• [EXERCISE PROMPT]: The required output is every line from the beginning of the entries below through the line that includes "cycle after accept.", copied exactly.

---------- DATA TO EXAMINE

$ cat src/rtl/regfile_arbiter.sv
// Round-robin two-requester arbiter/sequencer in front of a 32x32 register file, with RMW lock.
// Latency: grant and register-file drive are combinational; read data is registered, valid 1 cycle after accept.
// Backpressure: ready only for the granted valid requester; responses have no backpressure.
module regfile_arbiter #(
  parameter int DATA_W = 32,
  parameter int ADDR_W = 5
) (
  input  logic              clk_i,
  input  logic              rst_i,
  input  logic              req0_valid_i,
  output logic              req0_ready_o,
  input  logic              req0_we_i,
  input  logic [ADDR_W-1:0] req0_ra_i,
  input  logic [ADDR_W-1:0] req0_rb_i,
  input  logic [ADDR_W-1:0] req0_rw_i,
  input  logic [DATA_W-1:0] req0_wdata_i,
  input  logic              req0_lock_i,
  input  logic              req1_valid_i,
  output logic              req1_ready_o,
  input  logic              req1_we_i,
  input  logic [ADDR_W-1:0] req1_ra_i,
  input  logic [ADDR_W-1:0] req1_rb_i,
  input  logic [ADDR_W-1:0] req1_rw_i,
  input  logic [DATA_W-1:0] req1_wdata_i,
  input  logic              req1_lock_i,
  output logic              rsp0_valid_o,
  output logic              rsp1_valid_o,
  output logic [DATA_W-1:0] rsp_a_o,
  output logic [DATA_W-1:0] rsp_b_o,
  output logic [ADDR_W-1:0] aa_o,
  output logic [ADDR_W-1:0] ab_o,
  output logic [ADDR_W-1:0] aw_o,
  output logic              wren_o,
  output logic [DATA_W-1:0] wrdata_o,
  input  logic [DATA_W-1:0] a_i,
  input  logic [DATA_W-1:0] b_i
);

  logic              gnt0, gnt1, any_gnt, sel;
  logic              sel_we, sel_lock, rd_acc;
  logic [ADDR_W-1:0] sel_ra, sel_rb, sel_rw;
  logic [DATA_W-1:0] sel_wdata;

  logic              last_q, last_d;
  logic              lock_q, lock_d;
  logic              owner_q, owner_d;
  logic              rsp0_vld_q, rsp0_vld_d;
  logic              rsp1_vld_q, rsp1_vld_d;
  logic [DATA_W-1:0] rsp_a_q, rsp_a_d;
  logic [DATA_W-1:0] rsp_b_q, rsp_b_d;

  // Grant: a lock pins the grant to its owner; otherwise a lone requester wins, and on contention the one not served last.
  always_comb begin
    gnt0 = 1'b0;
    gnt1 = 1'b0;
    if (lock_q) begin
      gnt0 = req0_valid_i && !owner_q;
      gnt1 = req1_valid_i &&  owner_q;
    end else if (req0_valid_i && req1_valid_i) begin
      gnt0 = last_q;
      gnt1 = !last_q;
    end else begin
      gnt0 = req0_valid_i;
      gnt1 = req1_valid_i;
    end
  end

  // Mux the granted requester's transaction fields.
  always_comb begin
    sel       = gnt1;
    any_gnt   = gnt0 | gnt1;
    sel_we    = gnt1 ? req1_we_i    : req0_we_i;
    sel_lock  = gnt1 ? req1_lock_i  : req0_lock_i;
    sel_ra    = gnt1 ? req1_ra_i    : req0_ra_i;
    sel_rb    = gnt1 ? req1_rb_i    : req0_rb_i;
    sel_rw    = gnt1 ? req1_rw_i    : req0_rw_i;
    sel_wdata = gnt1 ? req1_wdata_i : req0_wdata_i;
    rd_acc    = any_gnt && !sel_we;
  end

  // Register-file drive: idle outputs are zero; writes to x0 are accepted but never strobe wren; no write while in reset.
  always_comb begin
    aa_o     = '0;
    ab_o     = '0;
    aw_o     = '0;
    wren_o   = 1'b0;
    wrdata_o = '0;
    if (any_gnt) begin
      if (sel_we) begin
        aw_o     = sel_rw;
        wrdata_o = sel_wdata;
        wren_o   = (sel_rw != '0) && !rst_i;
      end else begin
        aa_o = sel_ra;
        ab_o = sel_rb;
      end
    end
  end

  // Next state: round-robin pointer, lock ownership and the one-cycle read response.
  always_comb begin
    last_d     = last_q;
    lock_d     = lock_q;
    owner_d    = owner_q;
    rsp_a_d    = rsp_a_q;
    rsp_b_d    = rsp_b_q;
    rsp0_vld_d = rd_acc && !sel;
    rsp1_vld_d = rd_acc &&  sel;
    if (any_gnt) begin
      last_d = sel;
      lock_d = sel_lock;
      if (sel_lock) owner_d = sel;
    end
    if (rd_acc) begin
      rsp_a_d = a_i;
      rsp_b_d = b_i;
    end
  end

  // State registers; last resets to 1 so requester 0 wins the first contention.
  always_ff @(posedge clk_i or posedge rst_i) begin
    if (rst_i) begin
      last_q     <= 1'b1;
      lock_q     <= 1'b0;
      owner_q    <= 1'b0;
      rsp0_vld_q <= 1'b0;
      rsp1_vld_q <= 1'b0;
      rsp_a_q    <= '0;
      rsp_b_q    <= '0;
    end else begin
      last_q     <= last_d;
      lock_q     <= lock_d;
      owner_q    <= owner_d;
      rsp0_vld_q <= rsp0_vld_d;
      rsp1_vld_q <= rsp1_vld_d;
      rsp_a_q    <= rsp_a_d;
      rsp_b_q    <= rsp_b_d;
    end
  end

  assign req0_ready_o = gnt0;
  assign req1_ready_o = gnt1;
  assign rsp0_valid_o = rsp0_vld_q;
  assign rsp1_valid_o = rsp1_vld_q;
  assign rsp_a_o      = rsp_a_q;
  assign rsp_b_o      = rsp_b_q;

endmodule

--------------------

• [TASK RESULT]:
$ cat src/rtl/regfile_arbiter.sv
// Round-robin two-requester arbiter/sequencer in front of a 32x32 register file, with RMW lock.
// Latency: grant and register-file drive are combinational; read data is registered, valid 1 cycle after accept.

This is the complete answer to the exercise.